Copilot commented on code in PR #17308:
URL: https://github.com/apache/pinot/pull/17308#discussion_r2748958615



##########
pinot-segment-local/src/test/java/org/apache/pinot/segment/local/upsert/PartialUpsertHandlerTest.java:
##########
@@ -186,6 +254,15 @@ public PartialUpsertMerger getCustomMerger() {
     };
   }
 
+  private TableConfig createTableConfig(Schema schema, UpsertConfig 
upsertConfig) {
+    String tableName = schema.getSchemaName();
+    if (tableName == null || tableName.isEmpty()) {
+      tableName = "testTable";
+    }

Review Comment:
   Use `StringUtils.isEmpty()` or check for blank strings instead of separate 
null and isEmpty checks for consistency with project conventions.



##########
pinot-spi/src/main/java/org/apache/pinot/spi/config/table/UpsertConfig.java:
##########
@@ -58,6 +59,13 @@ public enum ConsistencyMode {
   @Nullable
   private Map<String, Strategy> _partialUpsertStrategies;
 
+  @JsonPropertyDescription("Transform configs evaluated after partial upsert 
merge to populate derived columns.
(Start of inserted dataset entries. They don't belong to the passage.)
==> src/sv/dhr_pkg.sv <==
// ----------------------------------------------------------------------------
// dhr_pkg
// Shared types and constants of the decaying history ring.
// ----------------------------------------------------------------------------
package dhr_pkg;

    localparam int RING_DEPTH_DEF    = 16;
    localparam int PAYLOAD_BYTES_DEF = 8;
    localparam int MAX_RESULTS       = 16;

    localparam int OP_W     = 2;
    localparam int ENERGY_W = 32;
    localparam int WORD_W   = 64;
    localparam int WANT_W   = 5;

    localparam logic [OP_W-1:0] OP_WRITE  = 2'd0;
    localparam logic [OP_W-1:0] OP_NEWEST = 2'd1;
    localparam logic [OP_W-1:0] OP_DECAY  = 2'd2;
    localparam logic [OP_W-1:0] OP_RECENT = 2'd3;

    // Commands from the controller to the datapath.
    typedef struct packed {
        logic write;      // store the input entry at the head
        logic load;       // set walk pointer to head minus length
        logic rd_issue;   // read the slot under the walk pointer for output
        logic dec_issue;  // read the slot under the walk pointer for decay
        logic empty;      // send one empty, final result
        logic last;       // this read is the final one of the request
    } t_dhr_cmd;

endpackage

==> src/sv/decaying_history_ring.sv <==
// Writes: busy stays low through a write and the next request may follow at once.
// Reads: the first result passes the sequencer state, the RAM read register and the result
// registers (an empty answer just its flag and result registers); results come back to back.
// Busy is held through a read walk (at most depth entries), and for decay through the walk plus
// a drain state, set by the one-read-per-cycle RAM port and the energy read-modify-write.
// Results cannot be stalled; o_strobe marks each for exactly one cycle.
// Sync reset clears head, fill count and sequencer; ring contents are kept, not cleared.
// ----------------------------------------------------------------------------
// decaying_history_ring
// Fixed-depth history ring with write, newest, decay and recent-walk requests.
// ----------------------------------------------------------------------------
module decaying_history_ring
    import dhr_pkg::*;
#(
    parameter int RING_DEPTH    = RING_DEPTH_DEF,
    parameter int PAYLOAD_BYTES = PAYLOAD_BYTES_DEF
) (
    input  logic                i_clk,
    input  logic                i_rst_n,
    input  logic                start,
    output logic                busy,
    input  logic [OP_W-1:0]     i_operation,
    input  logic [ENERGY_W-1:0] i_new_energy,
    input  logic [WORD_W-1:0]   i_new_payload,
    input  logic [WORD_W-1:0]   i_now_stamp,
    input  logic [WANT_W-1:0]   i_want_count,
    output logic                o_strobe,
    output logic                o_entry_valid,
    output logic [ENERGY_W-1:0] o_entry_energy,
    output logic [WORD_W-1:0]   o_entry_payload,
    output logic [WORD_W-1:0]   o_entry_stamp,
    output logic                o_run_last
);

    localparam int CW = $clog2(RING_DEPTH + 1);

    // controller -> datapath commands, datapath -> controller fill level
    t_dhr_cmd      cmd;
    logic [CW-1:0] walk_len;
    logic [CW-1:0] held_count;

    // Sequencer: one request at a time. Writes finish in the accept cycle;
    // read and decay requests walk the ring one slot per cycle from the
    // oldest wanted entry toward the head.
    dhr_ctrl #(
        .RING_DEPTH (RING_DEPTH)
    ) u_ctrl (
        .i_clk        (i_clk),
        .i_rst_n      (i_rst_n),
        .i_start      (start),
        .i_operation  (i_operation),
        .i_want_count (i_want_count),
        .i_held_count (held_count),
        .o_busy       (busy),
        .o_cmd        (cmd),
        .o_len        (walk_len)
    );

    // Storage plus a two-stage read pipe: RAM read register, then the
    // result registers. Decay writes back the decremented energy in the cycle
    // after each read, so the walk of reads and the write-backs overlap.
    dhr_datapath #(
        .RING_DEPTH    (RING_DEPTH),
        .PAYLOAD_BYTES (PAYLOAD_BYTES)
    ) u_datapath (
        .i_clk           (i_clk),
        .i_rst_n         (i_rst_n),
        .i_cmd           (cmd),
        .i_len           (walk_len),
        .i_new_energy    (i_new_energy),
        .i_new_payload   (i_new_payload),
        .i_now_stamp     (i_now_stamp),
        .o_held_count    (held_count),
        .o_strobe        (o_strobe),
        .o_entry_valid   (o_entry_valid),
        .o_entry_energy  (o_entry_energy),
        .o_entry_payload (o_entry_payload),
        .o_entry_stamp   (o_entry_stamp),
        .o_run_last      (o_run_last)
    );

endmodule

==> src/sv/dhr_ram.sv <==
// ----------------------------------------------------------------------------
// dhr_ram
// Simple dual-port RAM, one write port, one read port with registered data.
// ----------------------------------------------------------------------------
module dhr_ram #(
    parameter int WIDTH = 32,
    parameter int DEPTH = 16
) (
    input  logic                     i_clk,
    input  logic                     i_we,
    input  logic [$clog2(DEPTH)-1:0] i_waddr,
    input  logic [WIDTH-1:0]         i_wdata,
    input  logic                     i_re,
    input  logic [$clog2(DEPTH)-1:0] i_raddr,
    output logic [WIDTH-1:0]         o_rdata
);

    logic [WIDTH-1:0] r_mem [DEPTH];
    logic [WIDTH-1:0] r_rdata;

    always_ff @(posedge i_clk) begin
        if (i_we) begin
            r_mem[i_waddr] <= i_wdata;
        end
        if (i_re) begin
            r_rdata <= r_mem[i_raddr];
        end
    end

    assign o_rdata = r_rdata;

endmodule

==> src/sv/dhr_ctrl.sv <==
// ----------------------------------------------------------------------------
// dhr_ctrl
// Request decoder and sequencer: picks the walk length and steps it out.
// ----------------------------------------------------------------------------
module dhr_ctrl
    import dhr_pkg::*;
#(
    parameter int RING_DEPTH = RING_DEPTH_DEF
) (
    input  logic                              i_clk,
    input  logic                              i_rst_n,
    input  logic                              i_start,
    input  logic [OP_W-1:0]                   i_operation,
    input  logic [WANT_W-1:0]                 i_want_count,
    input  logic [$clog2(RING_DEPTH+1)-1:0]   i_held_count,
    output logic                              o_busy,
    output t_dhr_cmd                          o_cmd,
    output logic [$clog2(RING_DEPTH+1)-1:0]   o_len
);

    localparam int CW   = $clog2(RING_DEPTH + 1);
    localparam int CMPW = (CW > WANT_W) ? CW : WANT_W;

    localparam logic [1:0] S_IDLE  = 2'd0;
    localparam logic [1:0] S_READ  = 2'd1;
    localparam logic [1:0] S_DECAY = 2'd2;
    localparam logic [1:0] S_DRAIN = 2'd3;

    logic [1:0]    r_state, n_state;
    logic [CW-1:0] r_left, n_left;
    logic [CMPW-1:0] cnt_x, want_x, pick;
    logic [CW-1:0]   len;
    logic            accept;

    assign accept = i_start && (r_state == S_IDLE);
    assign cnt_x  = CMPW'(i_held_count);
    assign want_x = CMPW'(i_want_count);

    // length of the walk for the request at the port
    always_comb begin
        pick = (want_x < cnt_x) ? want_x : cnt_x;
        if (pick > CMPW'(MAX_RESULTS)) begin
            pick = CMPW'(MAX_RESULTS);
        end
        case (i_operation)
            OP_NEWEST: len = (i_held_count != '0) ? CW'(1) : '0;
            OP_RECENT: len = pick[CW-1:0];
            OP_DECAY:  len = i_held_count;
            default:   len = '0;
        endcase
    end

    always_comb begin
        n_state = r_state;
        n_left  = r_left;
        o_cmd   = '0;
        o_len   = len;
        case (r_state)
            S_IDLE: begin
                if (accept) begin
                    case (i_operation)
                        OP_WRITE: o_cmd.write = 1'b1;
                        OP_DECAY: begin
                            if (len != '0) begin
                                o_cmd.load = 1'b1;
                                n_left     = len;
                                n_state    = S_DECAY;
                            end
                        end
                        default: begin
                            if (len == '0) begin
                                o_cmd.empty = 1'b1;
                            end else begin
                                o_cmd.load = 1'b1;
                                n_left     = len;
                                n_state    = S_READ;
                            end
                        end
                    endcase
                end
            end
            S_READ: begin
                o_cmd.rd_issue = 1'b1;
                o_cmd.last     = (r_left == CW'(1));
                n_left         = r_left - 1'b1;
                if (r_left == CW'(1)) begin
                    n_state = S_IDLE;
                end
            end
            S_DECAY: begin
                o_cmd.dec_issue = 1'b1;
                n_left          = r_left - 1'b1;
                if (r_left == CW'(1)) begin
                    n_state = S_DRAIN;
                end
            end
            S_DRAIN: n_state = S_IDLE;
            default: n_state = S_IDLE;
        endcase
    end

    always_ff @(posedge i_clk) begin
        if (!i_rst_n) begin
            r_state <= S_IDLE;
            r_left  <= '0;
        end else begin
            r_state <= n_state;
            r_left  <= n_left;
        end
    end

    assign o_busy = (r_state != S_IDLE);

endmodule

==> src/sv/dhr_datapath.sv <==
// ----------------------------------------------------------------------------
// dhr_datapath
// Ring storage, head and fill tracking, walk pointer, decay write-back and
// the result registers.
// ----------------------------------------------------------------------------
module dhr_datapath
    import dhr_pkg::*;
#(
    parameter int RING_DEPTH    = RING_DEPTH_DEF,
    parameter int PAYLOAD_BYTES = PAYLOAD_BYTES_DEF
) (
    input  logic                            i_clk,
    input  logic                            i_rst_n,
    input  t_dhr_cmd                        i_cmd,
    input  logic [$clog2(RING_DEPTH+1)-1:0] i_len,
    input  logic [ENERGY_W-1:0]             i_new_energy,
    input  logic [WORD_W-1:0]               i_new_payload,
    input  logic [WORD_W-1:0]               i_now_stamp,
    output logic [$clog2(RING_DEPTH+1)-1:0] o_held_count,
    output logic                            o_strobe,
    output logic                            o_entry_valid,
    output logic [ENERGY_W-1:0]             o_entry_energy,
    output logic [WORD_W-1:0]               o_entry_payload,
    output logic [WORD_W-1:0]               o_entry_stamp,
    output logic                            o_run_last
);

    localparam int AW  = $clog2(RING_DEPTH);
    localparam int CW  = $clog2(RING_DEPTH + 1);
    localparam int SW  = $clog2(2 * RING_DEPTH) + 1;
    localparam int PW  = 8 * PAYLOAD_BYTES;
    localparam int RW  = WORD_W + PW;

    logic [AW-1:0] r_head, r_addr, r_s1_addr;
    logic [CW-1:0] r_count;
    logic          r_s1_rd, r_s1_empty, r_s1_last, r_s1_dec;
    logic          r_strobe, r_valid, r_last;
    logic [ENERGY_W-1:0] r_energy;
    logic [WORD_W-1:0]   r_payload, r_stamp;

    logic [SW-1:0]       start_sum;
    logic [AW-1:0]       start_slot;
    logic                e_we, rd_en;
    logic [AW-1:0]       e_waddr;
    logic [ENERGY_W-1:0] e_wdata, e_rdata, e_dec;
    logic [RW-1:0]       rec_rdata;

    function automatic logic [AW-1:0] wrap_inc(input logic [AW-1:0] a);
        return (a == AW'(RING_DEPTH - 1)) ? '0 : a + 1'b1;
    endfunction

    // oldest slot of the walk: head minus length, modulo depth
    always_comb begin
        start_sum = SW'(r_head) + SW'(RING_DEPTH) - SW'(i_len);
        if (start_sum >= SW'(RING_DEPTH)) begin
            start_sum = start_sum - SW'(RING_DEPTH);
        end
        start_slot = start_sum[AW-1:0];
    end

    assign rd_en   = i_cmd.rd_issue || i_cmd.dec_issue;
    assign e_dec   = (e_rdata == '0) ? '0 : e_rdata - 1'b1;
    assign e_we    = i_cmd.write || r_s1_dec;
    assign e_waddr = r_s1_dec ? r_s1_addr : r_head;
    assign e_wdata = r_s1_dec ? e_dec : i_new_energy;

    dhr_ram #(
        .WIDTH (ENERGY_W),
        .DEPTH (RING_DEPTH)
    ) u_energy_ram (
        .i_clk   (i_clk),
        .i_we    (e_we),
        .i_waddr (e_waddr),
        .i_wdata (e_wdata),
        .i_re    (rd_en),
        .i_raddr (r_addr),
        .o_rdata (e_rdata)
    );

    // stamp and payload share one RAM; decay never touches it, only writes and output reads
    dhr_ram #(
        .WIDTH (RW),
        .DEPTH (RING_DEPTH)
    ) u_record_ram (
        .i_clk   (i_clk),
        .i_we    (i_cmd.write),
        .i_waddr (r_head),
        .i_wdata ({i_now_stamp, i_new_payload[PW-1:0]}),
        .i_re    (i_cmd.rd_issue),
        .i_raddr (r_addr),
        .o_rdata (rec_rdata)
    );

    always_ff @(posedge i_clk) begin
        if (!i_rst_n) begin
            r_head     <= '0;
            r_count    <= '0;
            r_addr     <= '0;
            r_s1_rd    <= 1'b0;
            r_s1_empty <= 1'b0;
            r_s1_dec   <= 1'b0;
            r_strobe   <= 1'b0;
        end else begin
            if (i_cmd.write) begin
                r_head <= wrap_inc(r_head);
                if (r_count != CW'(RING_DEPTH)) begin
                    r_count <= r_count + 1'b1;
                end
            end
            if (i_cmd.load) begin
                r_addr <= start_slot;
            end else if (rd_en) begin
                r_addr <= wrap_inc(r_addr);
            end
            r_s1_rd    <= i_cmd.rd_issue;
            r_s1_empty <= i_cmd.empty;
            r_s1_dec   <= i_cmd.dec_issue;
            r_strobe   <= r_s1_rd || r_s1_empty;
        end
    end

    always_ff @(posedge i_clk) begin
        r_s1_addr <= r_addr;
        r_s1_last <= i_cmd.last || i_cmd.empty;
        if (r_s1_rd || r_s1_empty) begin
            r_valid <= r_s1_rd;
            r_last  <= r_s1_last;
        end
        if (r_s1_rd) begin
            r_energy  <= e_rdata;
            r_payload <= WORD_W'(rec_rdata[PW-1:0]);
            r_stamp   <= rec_rdata[RW-1:PW];
        end else if (r_s1_empty) begin
            r_energy  <= '0;
            r_payload <= '0;
            r_stamp   <= '0;
        end
    end

    assign o_held_count    = r_count;
    assign o_strobe        = r_strobe;
    assign o_entry_valid   = r_valid;
    assign o_entry_energy  = r_energy;
    assign o_entry_payload = r_payload;
    assign o_entry_stamp   = r_stamp;
    assign o_run_last      = r_last;

endmodule

==> config.mk <==
export PLATFORM = sky130hd
export DESIGN_NAME = decaying_history_ring
export DESIGN_NICKNAME = d
export VERILOG_FILES = /design/src/sv/dhr_pkg.sv /design/src/sv/decaying_history_ring.sv /design/src/sv/dhr_ram.sv /design/src/sv/dhr_ctrl.sv /design/src/sv/dhr_datapath.sv
export SDC_FILE = /design/constraint.sdc
export NUM_CORES = 2
export LEC_CHECK = 0
export ABC_AREA = 1
export BUFFER_PORTS_ARGS = -buffer_cell sky130_fd_sc_hd__buf_2
export CAP_MARGIN = 10
export CORE_ASPECT_RATIO = 1.25
export CORE_MARGIN = 2
export CORE_UTILIZATION = 50
export DETAILED_ROUTE_END_ITERATION = 10
export GPL_ROUTABILITY_DRIVEN = 0
export GPL_TIMING_DRIVEN = 0
export PLACE_DENSITY = 0.67
export REMOVE_ABC_BUFFERS = 1
export SLEW_MARGIN = 20
export SYNTH_ARGS = -nofsm -noshare
export SYNTH_HDL_FRONTEND = slang
export SYNTH_SLANG_ARGS = --single-unit
export TNS_END_PERCENT = 100
==> constraint.sdc <==
create_clock -name i_clk -period 14.4 [get_ports i_clk]
set_input_delay 1.44 -clock i_clk [delete_from_list [all_inputs] [get_ports i_clk]]
set_output_delay 1.44 -clock i_clk [all_outputs]
set_load 0.005 [all_outputs]
; ---- Yosys cells after proc, flatten, opt, wreduce, memory -nomap -nowiden
; Memories as Yosys holds them, arrays and structs flattened. A register that Yosys moved wholly into a read port is not among the register bits.
; Index checks and enable logic that the tools add are counted.
[word_totals]
mem_count = 2
inputBits = 170
reg_bits = 191
ram_bits = 2560
wordCells = 111
output_inout_bits = 164
[memory_table]
columns = memory, depth, word_bits, read_ports, rd_ports_with_merged_regs, write_ports, line_no
row1 = u_datapath.u_record_ram.r_mem, 16, 128, 1, 1, 1, dhr_ram.sv:18  ; logic [WIDTH-1:0] r_mem [DEPTH];
row2 = u_datapath.u_energy_ram.r_mem, 16, 32, 1, 1, 1, dhr_ram.sv:18
[op_classes]
magnitude_cmp = 3
n_reduce_logical = 20
muxes = 46
n_eq_ne = 16
addsub = 8
[op_table]
columns = operator, count
row1 = 64-bit two-way mux, 3
row2 = 32-bit two-way mux, 4
row3 = 32-bit zero test, 1
row4 = "32-bit by 1-bit subtractor with 32-bit output, second input constant", 1
row5 = 5-bit two-way mux, 5
row6 = 4-bit two-way mux, 6
row7 = 5-bit one-hot mux with 2 select lines, 2
row8 = 1-bit two-way mux, 15
row9 = 5-bit one-hot mux with 3 select lines, 1
row10 = 2-bit two-way mux, 7
row11 = 5-bit nonzero test, 2
row12 = "4-bit by 1-bit adder with 4-bit output, second input constant", 2
row13 = "2-bit equality test, second input constant", 4
row14 = "4-bit equality test, second input constant", 2
row15 = 2-bit one-hot mux with 4 select lines, 1
row16 = 2-bit nonzero test, 4
row17 = "4-bit by 5-bit adder with 6-bit output, second input constant", 1
row18 = "6-bit by 5-bit >= comparator with 1-bit output, second input constant", 1
row19 = "2-bit by 1-bit inequality test with 1-bit output, second input constant", 3
row20 = "3-bit inequality test, second input constant", 2
row21 = 6-bit AND reduction, 1
row22 = 6-bit by 5-bit subtractor with 6-bit output, 1
row23 = "5-bit by 1-bit adder with 5-bit output, second input constant", 1
row24 = "5-bit by 1-bit equality test with 1-bit output, second input constant", 1
row25 = 16 further kinds, 22

; ---- Depth between registers and ports, before layout
[depth]
word_depth = 13
depth_mapped = 24
ltp_nobuf = 24

; ---- By module
; Synthesis repeated with hierarchy kept, for this count alone.
[unflattened]
cells_unflattened = 10963
hier_area_um2 = 121323.9
[by_module_without_submodules]
columns = mod, cells_per_inst, instances, seq_area_each_um2, area_per_inst_um2
row1 = dhr_ram (u_datapath.u_record_ram), 7786, 1, 65342.7, 88961.6
row2 = dhr_ram (u_datapath.u_energy_ram), 2120, 1, 16335.7, 23050.9
row3 = dhr_datapath, 895, 1, 5305.1, 8393.0
row4 = dhr_ctrl, 162, 1, 140.1, 918.4

; ---- Least setup slack after synthesis
; No wires, ideal clock.
[synth_path]
path_type = input to register
startpoint = in start
endpoint = mem u_datapath.u_record_ram.r_mem[0][0] in the netlist's numbering, enable pin
required_time_ps = 13783
path_slack_ps = 6387
setup_time_ps = 617
stages = 6
t_arrival_ps = 7396
path_buffers = 0
path_cell_list = nand2_1 > inv_1 > nand2_1 > inv_1 > nand2_1 > nor2_1
[synth_between]
elab_chain_cells = 5
[synth_lines]
columns = item, line_no
row1 = "start, declared", decaying_history_ring.sv:20  ; input logic start,
row2 = 1-bit logical AND, dhr_ctrl.sv:35  ; assign accept = i_start && (r_state == S_IDLE);
row3 = 2-bit two-way mux, dhr_ctrl.sv:60  ; if (accept) begin
row4 = 2-bit two-way mux, dhr_ctrl.sv:58  ; case (r_state)
row5 = 1-bit two-way mux, dhr_ram.sv:22  ; if (i_we) begin
row6 = 1-bit two-way mux (not written as such), dhr_ram.sv:23  ; r_mem[i_waddr] <= i_wdata;
row7 = "end, declared", dhr_ram.sv:18
; Every way passes these cells.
Lives "
+      + "under UpsertConfig because these transforms are applied on the merged 
upsert view, not during ingestion. "
+      + "These transforms run during upsert merge (not query time) and derived 
columns must be part of the table "
+      + "schema to be queryable.")

Review Comment:
   Corrected spelling of 'recieve' to 'receive' in comment.



##########
pinot-segment-local/src/main/java/org/apache/pinot/segment/local/recordtransformer/ExpressionTransformer.java:
##########
@@ -82,13 +163,15 @@ public void transform(GenericRow record) {
       String column = entry.getKey();
       FunctionEvaluator transformFunctionEvaluator = entry.getValue();
       Object existingValue = record.getValue(column);
-      if (existingValue == null) {
+      boolean shouldApplyTransform = _overwriteExistingValues || existingValue 
== null || record.isNullValue(column);
+      if (shouldApplyTransform) {
         try {
           // Skip transformation if column value already exists
           // NOTE: column value might already exist for OFFLINE data,
           // For backward compatibility, The only exception here is that we 
will override nested field like array,
           // collection or map since they were not included in the record 
transformation before.

Review Comment:
   Comment states 'Skip transformation if column value already exists' but the 
code now applies the transform when `_overwriteExistingValues` is true. Update 
the comment to reflect this new behavior accurately.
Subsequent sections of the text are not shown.